Agora que é professor e orienta alunos, também Nuno Alves tenta ser uma referência para os mais novos. E, se há coisa em que insiste, é no valor do esforço. “Tento passar-lhes que qualquer sucesso que tenhamos hoje, resulta do que fizemos no passado. É importante pensar no futuro, mas lembrando que ele depende do que fizemos hoje, do esforço que é feito no presente. É necessária muita resiliência e perseverança para ser investigador.”

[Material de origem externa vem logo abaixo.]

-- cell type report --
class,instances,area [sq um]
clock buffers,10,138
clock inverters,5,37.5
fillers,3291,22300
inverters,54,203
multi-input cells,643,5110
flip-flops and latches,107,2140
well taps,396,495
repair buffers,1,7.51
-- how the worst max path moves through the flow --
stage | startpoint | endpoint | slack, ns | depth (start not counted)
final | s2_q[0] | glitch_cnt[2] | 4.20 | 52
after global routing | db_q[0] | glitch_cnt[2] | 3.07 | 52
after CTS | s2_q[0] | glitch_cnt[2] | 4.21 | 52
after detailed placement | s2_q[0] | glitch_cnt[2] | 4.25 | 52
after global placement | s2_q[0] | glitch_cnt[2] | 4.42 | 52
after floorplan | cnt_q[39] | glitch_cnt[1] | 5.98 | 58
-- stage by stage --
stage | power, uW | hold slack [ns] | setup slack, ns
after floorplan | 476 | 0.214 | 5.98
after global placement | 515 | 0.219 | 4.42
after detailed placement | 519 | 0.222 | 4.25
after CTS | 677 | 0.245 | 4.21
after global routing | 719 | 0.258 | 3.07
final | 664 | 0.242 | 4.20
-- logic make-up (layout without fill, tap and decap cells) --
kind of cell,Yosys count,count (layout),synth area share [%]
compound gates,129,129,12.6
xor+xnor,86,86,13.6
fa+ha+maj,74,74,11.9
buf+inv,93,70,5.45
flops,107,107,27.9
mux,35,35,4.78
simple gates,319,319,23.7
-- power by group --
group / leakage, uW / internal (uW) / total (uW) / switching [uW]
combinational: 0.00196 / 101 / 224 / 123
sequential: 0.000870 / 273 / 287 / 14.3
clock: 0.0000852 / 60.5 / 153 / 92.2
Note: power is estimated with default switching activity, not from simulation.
<file path="config.mk">
export PLATFORM = sky130hd
export DESIGN_NAME = seq_divider_16bit
export DESIGN_NICKNAME = d
export VERILOG_FILES = /design/src/rtl/seq_divider_16bit.sv
export SDC_FILE = /design/constraint.sdc
export NUM_CORES = 1
export LEC_CHECK = 0
export ABC_AREA = 1
export CAP_MARGIN = 20
export CORE_ASPECT_RATIO = 1.4
export CORE_MARGIN = 4
export CORE_UTILIZATION = 25
export DETAILED_ROUTE_END_ITERATION = 8
export PLACE_DENSITY = 0.53
export SLEW_MARGIN = 20
export SYNTH_ARGS = -nofsm -noshare
export SYNTH_HDL_FRONTEND = slang
export SYNTH_SLANG_ARGS = --single-unit
</file>
<file path="constraint.sdc">
create_clock -name clk -period 3.3 [get_ports clk]
set_input_delay 0.66 -clock clk [delete_from_list [all_inputs] [get_ports clk]]
set_output_delay 0.66 -clock clk [all_outputs]
set_load 0.005 [all_outputs]
</file>
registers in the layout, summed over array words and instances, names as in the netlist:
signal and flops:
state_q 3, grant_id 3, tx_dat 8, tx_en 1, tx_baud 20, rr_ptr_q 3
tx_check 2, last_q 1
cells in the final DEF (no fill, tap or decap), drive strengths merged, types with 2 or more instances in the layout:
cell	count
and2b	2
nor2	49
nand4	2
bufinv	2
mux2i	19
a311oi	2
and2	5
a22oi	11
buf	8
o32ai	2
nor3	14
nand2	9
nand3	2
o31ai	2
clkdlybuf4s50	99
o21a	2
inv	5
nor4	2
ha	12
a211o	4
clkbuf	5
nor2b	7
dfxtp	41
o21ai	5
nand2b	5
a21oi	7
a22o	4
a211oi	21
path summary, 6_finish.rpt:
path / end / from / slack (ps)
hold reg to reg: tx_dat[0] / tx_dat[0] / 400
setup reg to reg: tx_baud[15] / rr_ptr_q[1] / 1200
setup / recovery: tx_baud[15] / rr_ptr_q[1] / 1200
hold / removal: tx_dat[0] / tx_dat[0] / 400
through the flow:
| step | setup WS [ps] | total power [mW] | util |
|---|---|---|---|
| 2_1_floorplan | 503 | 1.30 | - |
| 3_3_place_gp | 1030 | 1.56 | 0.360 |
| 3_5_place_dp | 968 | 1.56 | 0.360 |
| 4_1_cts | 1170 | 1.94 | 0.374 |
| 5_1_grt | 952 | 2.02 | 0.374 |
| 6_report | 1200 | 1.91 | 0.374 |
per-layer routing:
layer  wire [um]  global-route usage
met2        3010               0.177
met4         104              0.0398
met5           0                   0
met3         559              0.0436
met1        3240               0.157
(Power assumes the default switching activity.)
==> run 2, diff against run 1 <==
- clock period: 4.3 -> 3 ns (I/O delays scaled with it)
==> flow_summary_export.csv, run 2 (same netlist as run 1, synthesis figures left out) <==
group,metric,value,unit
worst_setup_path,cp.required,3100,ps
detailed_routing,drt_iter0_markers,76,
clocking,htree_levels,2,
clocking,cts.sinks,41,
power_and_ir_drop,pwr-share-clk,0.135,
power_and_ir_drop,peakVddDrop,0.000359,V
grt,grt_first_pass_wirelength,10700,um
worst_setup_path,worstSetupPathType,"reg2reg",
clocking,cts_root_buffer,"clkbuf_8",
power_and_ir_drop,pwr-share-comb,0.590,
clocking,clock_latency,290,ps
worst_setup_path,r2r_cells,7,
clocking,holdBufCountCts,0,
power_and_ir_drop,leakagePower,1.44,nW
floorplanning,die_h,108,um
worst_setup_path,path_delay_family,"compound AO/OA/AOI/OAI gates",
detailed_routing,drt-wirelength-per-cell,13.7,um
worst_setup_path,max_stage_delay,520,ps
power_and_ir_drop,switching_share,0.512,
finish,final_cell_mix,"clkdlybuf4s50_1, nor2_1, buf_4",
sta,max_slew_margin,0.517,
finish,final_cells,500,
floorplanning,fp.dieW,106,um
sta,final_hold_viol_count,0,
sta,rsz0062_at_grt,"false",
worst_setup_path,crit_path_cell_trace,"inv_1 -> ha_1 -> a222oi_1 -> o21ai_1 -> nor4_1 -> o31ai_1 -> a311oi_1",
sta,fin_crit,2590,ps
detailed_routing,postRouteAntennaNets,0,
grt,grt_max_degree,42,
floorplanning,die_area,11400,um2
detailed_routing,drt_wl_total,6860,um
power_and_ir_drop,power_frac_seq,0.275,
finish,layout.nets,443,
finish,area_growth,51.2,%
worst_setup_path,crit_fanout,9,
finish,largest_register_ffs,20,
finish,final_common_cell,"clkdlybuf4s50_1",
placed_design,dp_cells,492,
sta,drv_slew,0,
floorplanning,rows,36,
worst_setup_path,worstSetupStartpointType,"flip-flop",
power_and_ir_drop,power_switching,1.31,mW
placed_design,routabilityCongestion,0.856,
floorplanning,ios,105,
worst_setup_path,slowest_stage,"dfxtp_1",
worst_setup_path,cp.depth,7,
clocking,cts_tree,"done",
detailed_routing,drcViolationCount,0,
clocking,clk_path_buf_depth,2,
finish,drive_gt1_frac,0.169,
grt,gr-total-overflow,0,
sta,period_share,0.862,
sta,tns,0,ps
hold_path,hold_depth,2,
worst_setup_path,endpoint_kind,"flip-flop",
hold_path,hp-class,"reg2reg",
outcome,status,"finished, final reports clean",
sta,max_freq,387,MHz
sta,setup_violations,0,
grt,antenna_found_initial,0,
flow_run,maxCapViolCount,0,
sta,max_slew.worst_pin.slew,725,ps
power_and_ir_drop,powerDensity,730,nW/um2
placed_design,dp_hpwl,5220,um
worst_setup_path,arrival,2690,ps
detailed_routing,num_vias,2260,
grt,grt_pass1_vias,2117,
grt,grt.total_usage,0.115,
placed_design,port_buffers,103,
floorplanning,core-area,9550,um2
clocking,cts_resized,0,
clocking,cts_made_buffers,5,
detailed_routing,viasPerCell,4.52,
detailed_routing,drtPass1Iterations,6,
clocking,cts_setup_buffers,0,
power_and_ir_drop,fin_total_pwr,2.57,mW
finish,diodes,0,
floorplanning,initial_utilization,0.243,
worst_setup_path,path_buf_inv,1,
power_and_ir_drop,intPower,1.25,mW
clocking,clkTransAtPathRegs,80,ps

Este artigo faz parte de uma série sobre investigação científica de ponta e é uma parceria entre o Observador, a Fundação “la Caixa” e o BPI. O projeto liderado por Nuno Alves do Instituto de Investigação e Inovação em Saúde (i3S), da Universidade do Porto, foi um dos selecionados para financiamento pela fundação sediada em Barcelona em colaboração com a Fundação para a Ciência e Tecnologia (FCT), ao abrigo da edição de 2023 do programa de bolsas de CaixaResearch de Investigação em Saúde. O investigador recebeu 499 mil euros para desenvolver o projeto ao longo de três anos. As bolsas CaixaResearch de Investigação em Saúde promovem iniciativas investigação em biomedicina e saúde. As candidaturas à edição de 2025 terminam a 20 de novembro de 2024.